Under the 2007 contract, Russia is to deliver to and return from the station a total of 15 American astronauts: six in 2009, six in 2010 and three in 2011. Russian ships will also deliver and return 6 tons of American payload. NASA has likewise bought an option to deliver to the ISS a 1.4 ton payload on a Russian docking and cargo module. Its launch on a shuttle vehicle is scheduled for 2010. NASA has further booked an additional slot on the station's permanent crew for a six-month term in 2009. It will be offered to the administration's overseas partners in the project.

All members of the ISS American segment in 2009-2011 and an extra crew member in 2009 will be arriving at the station on Russian Soyuz spacecraft. No complete American crews are planned for these vehicles. Ship commanders will be Russian cosmonauts.

In January 2004, George W. Bush announced the Constellation program providing for the development of a new manned space vehicle called the Crew Exploration Vehicle (CEV) (which in 2006 was renamed Orion) for flights to the ISS, the Moon and Mars. It was said that the Space Shuttle fleet and system would be decommissioned after 2010. In the intervening period, NASA planned to use Russian Soyuz vehicles.

But events in South Ossetia soured relations between Russia and the United States. American politicians began voicing doubts, quite unreasonably, that the agreement with Russia on additional slots on Soyuz craft would remain in effect.

Bill Nelson, a Florida Senator, was the first to express such fears on August 14. Later, he was echoed by several more high-ranking officials, who feared that after 2010, with the shuttles dropping out of service, American astronauts would have no access to the ISS. NASA's problem would linger as long as until 2015. A new "enabling" document under present circumstances was, in their view, unlikely.

They suggested that work on the new American launch vehicle Ares-1 and the manned craft Orion be accelerated and measures taken to extend shuttle service until new space transport systems became operational.

The Orion, meanwhile, is experiencing both technical and financial difficulties. Its first test flight scheduled for 2013 has been pushed back to 2014.

NASA administrator Michael Griffin has described extending the service life of the hopelessly outdated shuttles, costing an additional $4 billion, as a jihad. Hence, he believes, the first and most obvious likelihood is that there will be no American astronauts or cosmonauts from U.S. or international partners on the space station after December 31, 2011. Only Russians will be there, he said.

The American concern has not a leg to stand on: Russia has always been noted for the scrupulous observance of its commitments. It never broke them even during the Cold War. Still, it will not give free rides to the Americans. The problem needs to be solved before 2009: Russian ships have a two-year production cycle.

Russia does not yet believe that the Americans can quit a multi-billion dollar project and let down their European, Canadian and Japanese partners. What's more, Griffin said the ISS's life could be extended beyond the established deadline of 2015. He said the U.S. was committed to building and using the station for most of the next decade. He added that the ISS held the main niche in U.S. space policy over the coming years and that medical and biological research on it would contribute to future Moon and Mars expeditions.
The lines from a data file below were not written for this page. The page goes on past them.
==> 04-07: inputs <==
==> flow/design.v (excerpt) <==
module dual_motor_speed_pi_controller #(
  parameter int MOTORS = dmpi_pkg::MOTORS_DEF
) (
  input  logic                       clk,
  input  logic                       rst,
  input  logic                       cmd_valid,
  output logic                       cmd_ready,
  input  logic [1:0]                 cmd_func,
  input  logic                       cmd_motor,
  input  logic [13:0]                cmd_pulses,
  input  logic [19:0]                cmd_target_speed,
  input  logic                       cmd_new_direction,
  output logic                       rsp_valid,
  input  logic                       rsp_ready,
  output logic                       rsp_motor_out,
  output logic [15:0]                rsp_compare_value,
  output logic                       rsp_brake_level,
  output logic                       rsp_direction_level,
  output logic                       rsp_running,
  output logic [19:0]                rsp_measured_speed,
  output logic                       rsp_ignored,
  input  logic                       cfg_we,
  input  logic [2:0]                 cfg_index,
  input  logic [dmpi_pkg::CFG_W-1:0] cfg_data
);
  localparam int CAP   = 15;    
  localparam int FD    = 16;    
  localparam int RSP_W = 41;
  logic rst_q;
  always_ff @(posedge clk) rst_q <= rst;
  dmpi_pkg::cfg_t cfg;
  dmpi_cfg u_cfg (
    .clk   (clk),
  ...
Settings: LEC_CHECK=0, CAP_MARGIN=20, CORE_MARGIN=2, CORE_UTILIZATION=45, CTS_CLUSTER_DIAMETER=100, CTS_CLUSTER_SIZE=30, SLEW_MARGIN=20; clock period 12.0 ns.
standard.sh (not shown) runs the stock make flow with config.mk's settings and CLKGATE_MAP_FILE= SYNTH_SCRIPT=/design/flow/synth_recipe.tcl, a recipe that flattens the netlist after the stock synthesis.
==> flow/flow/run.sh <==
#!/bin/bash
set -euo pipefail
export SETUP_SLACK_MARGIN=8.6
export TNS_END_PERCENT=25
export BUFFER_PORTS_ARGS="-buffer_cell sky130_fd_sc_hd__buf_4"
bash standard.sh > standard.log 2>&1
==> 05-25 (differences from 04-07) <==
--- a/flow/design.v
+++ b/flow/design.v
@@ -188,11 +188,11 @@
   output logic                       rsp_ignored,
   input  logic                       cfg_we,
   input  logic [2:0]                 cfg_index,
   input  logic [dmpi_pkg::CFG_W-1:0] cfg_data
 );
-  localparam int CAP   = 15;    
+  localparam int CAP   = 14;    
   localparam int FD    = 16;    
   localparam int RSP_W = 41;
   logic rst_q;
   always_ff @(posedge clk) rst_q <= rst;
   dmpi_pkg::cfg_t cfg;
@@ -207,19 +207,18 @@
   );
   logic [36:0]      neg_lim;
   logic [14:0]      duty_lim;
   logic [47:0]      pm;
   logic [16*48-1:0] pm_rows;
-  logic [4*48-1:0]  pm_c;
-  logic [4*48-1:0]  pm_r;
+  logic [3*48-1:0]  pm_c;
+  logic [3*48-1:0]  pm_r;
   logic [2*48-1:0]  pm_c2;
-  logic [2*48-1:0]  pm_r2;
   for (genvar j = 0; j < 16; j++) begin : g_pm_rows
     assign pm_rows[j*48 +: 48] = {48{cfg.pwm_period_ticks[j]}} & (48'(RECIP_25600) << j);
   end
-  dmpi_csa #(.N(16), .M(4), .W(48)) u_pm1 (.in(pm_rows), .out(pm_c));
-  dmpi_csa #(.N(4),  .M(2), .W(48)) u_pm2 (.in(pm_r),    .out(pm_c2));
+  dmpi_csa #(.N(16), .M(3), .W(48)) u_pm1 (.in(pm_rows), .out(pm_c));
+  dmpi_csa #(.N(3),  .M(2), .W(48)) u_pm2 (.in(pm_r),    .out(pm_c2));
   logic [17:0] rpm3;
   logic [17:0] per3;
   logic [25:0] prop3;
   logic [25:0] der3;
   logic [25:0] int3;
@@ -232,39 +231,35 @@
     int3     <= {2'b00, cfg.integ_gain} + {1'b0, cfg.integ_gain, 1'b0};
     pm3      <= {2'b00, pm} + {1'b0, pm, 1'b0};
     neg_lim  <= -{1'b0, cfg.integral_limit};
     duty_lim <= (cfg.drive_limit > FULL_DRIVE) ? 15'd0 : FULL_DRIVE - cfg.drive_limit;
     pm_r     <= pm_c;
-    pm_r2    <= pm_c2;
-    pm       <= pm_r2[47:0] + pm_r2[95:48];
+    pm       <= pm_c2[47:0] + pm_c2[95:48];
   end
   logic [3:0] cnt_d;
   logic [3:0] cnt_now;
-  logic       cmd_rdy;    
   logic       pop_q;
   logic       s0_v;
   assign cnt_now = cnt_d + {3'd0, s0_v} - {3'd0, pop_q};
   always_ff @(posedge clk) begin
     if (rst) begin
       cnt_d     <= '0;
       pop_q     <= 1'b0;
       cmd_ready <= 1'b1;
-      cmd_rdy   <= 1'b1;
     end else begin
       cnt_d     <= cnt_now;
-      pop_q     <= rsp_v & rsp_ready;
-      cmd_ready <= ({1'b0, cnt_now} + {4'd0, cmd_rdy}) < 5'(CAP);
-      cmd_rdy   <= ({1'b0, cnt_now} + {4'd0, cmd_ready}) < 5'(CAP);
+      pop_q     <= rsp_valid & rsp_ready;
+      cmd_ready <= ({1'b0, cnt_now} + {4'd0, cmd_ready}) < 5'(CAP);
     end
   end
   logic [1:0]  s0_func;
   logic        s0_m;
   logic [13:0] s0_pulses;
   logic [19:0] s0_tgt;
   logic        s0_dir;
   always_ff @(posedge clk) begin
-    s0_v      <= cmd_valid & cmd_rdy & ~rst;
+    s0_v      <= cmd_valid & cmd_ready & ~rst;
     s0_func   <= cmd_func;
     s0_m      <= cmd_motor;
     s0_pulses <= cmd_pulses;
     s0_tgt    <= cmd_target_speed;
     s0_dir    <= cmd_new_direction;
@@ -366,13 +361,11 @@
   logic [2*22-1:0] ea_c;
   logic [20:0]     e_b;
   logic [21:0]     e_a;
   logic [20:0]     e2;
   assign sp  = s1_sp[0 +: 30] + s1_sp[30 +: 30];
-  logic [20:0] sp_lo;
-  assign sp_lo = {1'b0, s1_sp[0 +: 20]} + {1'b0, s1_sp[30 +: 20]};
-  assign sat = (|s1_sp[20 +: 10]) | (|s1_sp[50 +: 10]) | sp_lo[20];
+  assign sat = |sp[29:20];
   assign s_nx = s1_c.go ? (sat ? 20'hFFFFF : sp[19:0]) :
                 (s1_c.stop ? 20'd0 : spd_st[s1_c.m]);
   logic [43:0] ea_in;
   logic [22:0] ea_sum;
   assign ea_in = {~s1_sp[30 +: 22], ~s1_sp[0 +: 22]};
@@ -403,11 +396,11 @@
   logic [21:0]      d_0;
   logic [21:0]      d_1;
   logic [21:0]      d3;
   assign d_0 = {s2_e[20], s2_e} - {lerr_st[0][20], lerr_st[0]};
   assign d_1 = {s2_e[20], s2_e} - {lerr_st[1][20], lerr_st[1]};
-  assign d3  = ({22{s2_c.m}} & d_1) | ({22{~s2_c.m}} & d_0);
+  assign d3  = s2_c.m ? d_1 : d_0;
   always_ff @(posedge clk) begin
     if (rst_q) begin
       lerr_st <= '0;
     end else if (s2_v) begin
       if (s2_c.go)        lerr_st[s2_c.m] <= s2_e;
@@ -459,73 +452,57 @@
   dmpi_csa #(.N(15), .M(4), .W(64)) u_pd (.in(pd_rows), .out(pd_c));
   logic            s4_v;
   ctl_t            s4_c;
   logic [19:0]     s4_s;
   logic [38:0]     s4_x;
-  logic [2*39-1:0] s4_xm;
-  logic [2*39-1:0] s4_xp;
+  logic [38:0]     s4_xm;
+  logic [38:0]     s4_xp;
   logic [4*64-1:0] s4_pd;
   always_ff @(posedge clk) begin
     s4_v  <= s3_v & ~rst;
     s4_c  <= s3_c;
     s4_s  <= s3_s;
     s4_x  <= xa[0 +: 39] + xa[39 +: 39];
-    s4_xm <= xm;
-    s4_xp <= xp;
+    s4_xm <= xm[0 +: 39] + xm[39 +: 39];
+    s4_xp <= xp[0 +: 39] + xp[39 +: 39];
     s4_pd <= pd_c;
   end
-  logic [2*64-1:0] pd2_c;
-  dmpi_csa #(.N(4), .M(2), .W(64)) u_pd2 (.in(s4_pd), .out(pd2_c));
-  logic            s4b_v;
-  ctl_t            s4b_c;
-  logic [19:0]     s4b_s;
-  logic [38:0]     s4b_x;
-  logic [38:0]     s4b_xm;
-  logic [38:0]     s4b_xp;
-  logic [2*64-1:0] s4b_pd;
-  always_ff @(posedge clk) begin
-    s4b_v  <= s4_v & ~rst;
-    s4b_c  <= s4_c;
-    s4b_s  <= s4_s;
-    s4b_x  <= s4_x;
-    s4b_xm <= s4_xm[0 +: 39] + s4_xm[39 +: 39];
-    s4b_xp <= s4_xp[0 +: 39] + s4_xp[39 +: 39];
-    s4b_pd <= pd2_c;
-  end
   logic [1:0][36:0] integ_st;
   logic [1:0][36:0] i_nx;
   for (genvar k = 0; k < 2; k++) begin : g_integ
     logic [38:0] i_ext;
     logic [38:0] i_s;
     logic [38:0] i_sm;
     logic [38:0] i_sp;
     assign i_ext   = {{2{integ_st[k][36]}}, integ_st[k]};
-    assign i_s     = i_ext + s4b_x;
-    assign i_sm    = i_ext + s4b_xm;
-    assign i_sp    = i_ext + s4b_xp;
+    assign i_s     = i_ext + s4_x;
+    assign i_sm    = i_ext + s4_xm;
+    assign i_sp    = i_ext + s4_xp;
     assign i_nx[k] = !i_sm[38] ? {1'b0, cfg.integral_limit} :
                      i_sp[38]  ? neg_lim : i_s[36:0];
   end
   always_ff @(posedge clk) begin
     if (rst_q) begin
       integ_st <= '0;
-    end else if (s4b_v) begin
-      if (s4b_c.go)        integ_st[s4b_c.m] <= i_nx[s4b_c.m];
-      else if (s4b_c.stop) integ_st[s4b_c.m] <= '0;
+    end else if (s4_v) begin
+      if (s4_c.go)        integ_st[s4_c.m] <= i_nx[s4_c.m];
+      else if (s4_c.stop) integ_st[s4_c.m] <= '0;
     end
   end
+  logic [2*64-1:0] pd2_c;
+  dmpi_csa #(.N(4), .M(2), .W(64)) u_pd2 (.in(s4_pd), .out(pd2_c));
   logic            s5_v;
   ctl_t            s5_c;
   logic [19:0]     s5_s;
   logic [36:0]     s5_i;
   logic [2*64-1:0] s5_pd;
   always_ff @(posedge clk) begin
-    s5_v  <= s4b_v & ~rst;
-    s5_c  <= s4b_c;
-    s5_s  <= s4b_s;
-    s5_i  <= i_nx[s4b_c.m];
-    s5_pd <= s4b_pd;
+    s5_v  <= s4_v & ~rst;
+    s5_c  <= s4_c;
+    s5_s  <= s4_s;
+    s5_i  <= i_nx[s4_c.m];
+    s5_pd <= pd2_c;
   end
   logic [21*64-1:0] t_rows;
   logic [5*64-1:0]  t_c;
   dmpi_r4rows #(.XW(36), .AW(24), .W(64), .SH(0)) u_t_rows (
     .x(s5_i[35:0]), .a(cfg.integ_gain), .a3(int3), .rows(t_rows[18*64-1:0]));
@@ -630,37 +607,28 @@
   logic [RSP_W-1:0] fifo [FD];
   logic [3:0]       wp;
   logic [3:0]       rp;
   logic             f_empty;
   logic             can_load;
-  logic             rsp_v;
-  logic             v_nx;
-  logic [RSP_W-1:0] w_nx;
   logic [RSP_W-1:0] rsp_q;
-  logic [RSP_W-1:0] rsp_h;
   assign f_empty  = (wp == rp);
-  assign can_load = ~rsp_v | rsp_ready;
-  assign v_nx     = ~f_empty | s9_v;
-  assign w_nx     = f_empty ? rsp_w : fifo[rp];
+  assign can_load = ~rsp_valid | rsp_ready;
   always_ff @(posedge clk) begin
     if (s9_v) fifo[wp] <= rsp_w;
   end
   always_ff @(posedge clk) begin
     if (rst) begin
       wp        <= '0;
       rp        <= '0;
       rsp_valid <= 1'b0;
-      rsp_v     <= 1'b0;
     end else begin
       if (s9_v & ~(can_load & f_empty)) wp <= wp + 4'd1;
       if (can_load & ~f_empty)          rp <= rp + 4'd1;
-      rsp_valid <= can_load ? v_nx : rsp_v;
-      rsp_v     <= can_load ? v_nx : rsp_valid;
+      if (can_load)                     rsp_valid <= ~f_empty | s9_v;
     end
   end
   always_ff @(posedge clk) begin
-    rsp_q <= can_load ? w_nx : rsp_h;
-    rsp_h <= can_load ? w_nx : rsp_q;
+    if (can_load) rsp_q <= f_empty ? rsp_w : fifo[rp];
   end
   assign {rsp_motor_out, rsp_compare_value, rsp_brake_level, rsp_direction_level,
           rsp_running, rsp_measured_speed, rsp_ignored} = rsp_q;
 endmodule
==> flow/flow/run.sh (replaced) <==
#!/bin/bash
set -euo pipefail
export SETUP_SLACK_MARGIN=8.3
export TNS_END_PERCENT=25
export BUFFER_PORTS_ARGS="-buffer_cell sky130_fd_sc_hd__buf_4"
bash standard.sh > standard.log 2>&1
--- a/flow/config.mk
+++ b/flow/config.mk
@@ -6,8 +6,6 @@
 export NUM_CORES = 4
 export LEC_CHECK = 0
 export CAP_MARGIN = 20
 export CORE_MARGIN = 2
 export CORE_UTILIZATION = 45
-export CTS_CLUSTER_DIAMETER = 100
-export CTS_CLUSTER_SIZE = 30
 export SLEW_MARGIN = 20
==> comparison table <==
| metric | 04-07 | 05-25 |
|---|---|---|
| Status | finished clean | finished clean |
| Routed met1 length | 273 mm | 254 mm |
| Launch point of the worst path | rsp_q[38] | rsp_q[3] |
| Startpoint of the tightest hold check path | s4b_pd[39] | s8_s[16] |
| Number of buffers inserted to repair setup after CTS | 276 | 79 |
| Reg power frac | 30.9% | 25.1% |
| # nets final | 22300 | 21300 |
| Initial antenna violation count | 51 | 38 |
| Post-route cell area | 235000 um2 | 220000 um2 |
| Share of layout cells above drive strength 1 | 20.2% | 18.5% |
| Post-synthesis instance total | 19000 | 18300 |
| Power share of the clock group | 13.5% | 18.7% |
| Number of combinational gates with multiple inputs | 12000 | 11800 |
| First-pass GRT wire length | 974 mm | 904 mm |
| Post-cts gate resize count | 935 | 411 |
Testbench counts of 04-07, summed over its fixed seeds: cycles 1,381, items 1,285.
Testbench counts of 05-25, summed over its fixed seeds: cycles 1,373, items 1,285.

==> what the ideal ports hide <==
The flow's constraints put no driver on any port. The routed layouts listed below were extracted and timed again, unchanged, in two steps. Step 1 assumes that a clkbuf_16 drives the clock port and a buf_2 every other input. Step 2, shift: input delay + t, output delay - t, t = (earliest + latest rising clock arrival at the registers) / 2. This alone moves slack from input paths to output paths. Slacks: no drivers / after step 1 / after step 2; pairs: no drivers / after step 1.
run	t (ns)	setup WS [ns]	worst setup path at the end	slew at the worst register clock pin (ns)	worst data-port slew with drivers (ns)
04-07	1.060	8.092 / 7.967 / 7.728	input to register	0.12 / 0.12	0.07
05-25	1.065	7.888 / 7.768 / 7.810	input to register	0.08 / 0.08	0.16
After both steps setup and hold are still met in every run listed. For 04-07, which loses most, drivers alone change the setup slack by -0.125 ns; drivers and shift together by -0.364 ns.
The ISS situation is not a dead-end one, and solutions will be found, if only because both sides are interested.

If worst comes to worst, Russia and the European Space Agency could together run the ISS without American participation. Aside from Russia's facilities for transporting astronauts and supplies to the station, the European Automated Transfer Vehicle - Advanced Return Vehicle (ATV-ARV) system could chip in. Russia and the ESA are also working jointly on a manned transport system expected to be developed by 2015.

According to Vladimir Solovyov, flight director for the Russian segment, ISS systems are already capable of supporting a six-member crew, and in the future with new Russian modules, of bringing it to 10-member strength.

Yury Zaitsev is an analyst at the Russian Academy of Sciences' Institute of Space Research.

The opinions expressed in this article are the author's and do not necessarily represent those of RIA Novosti.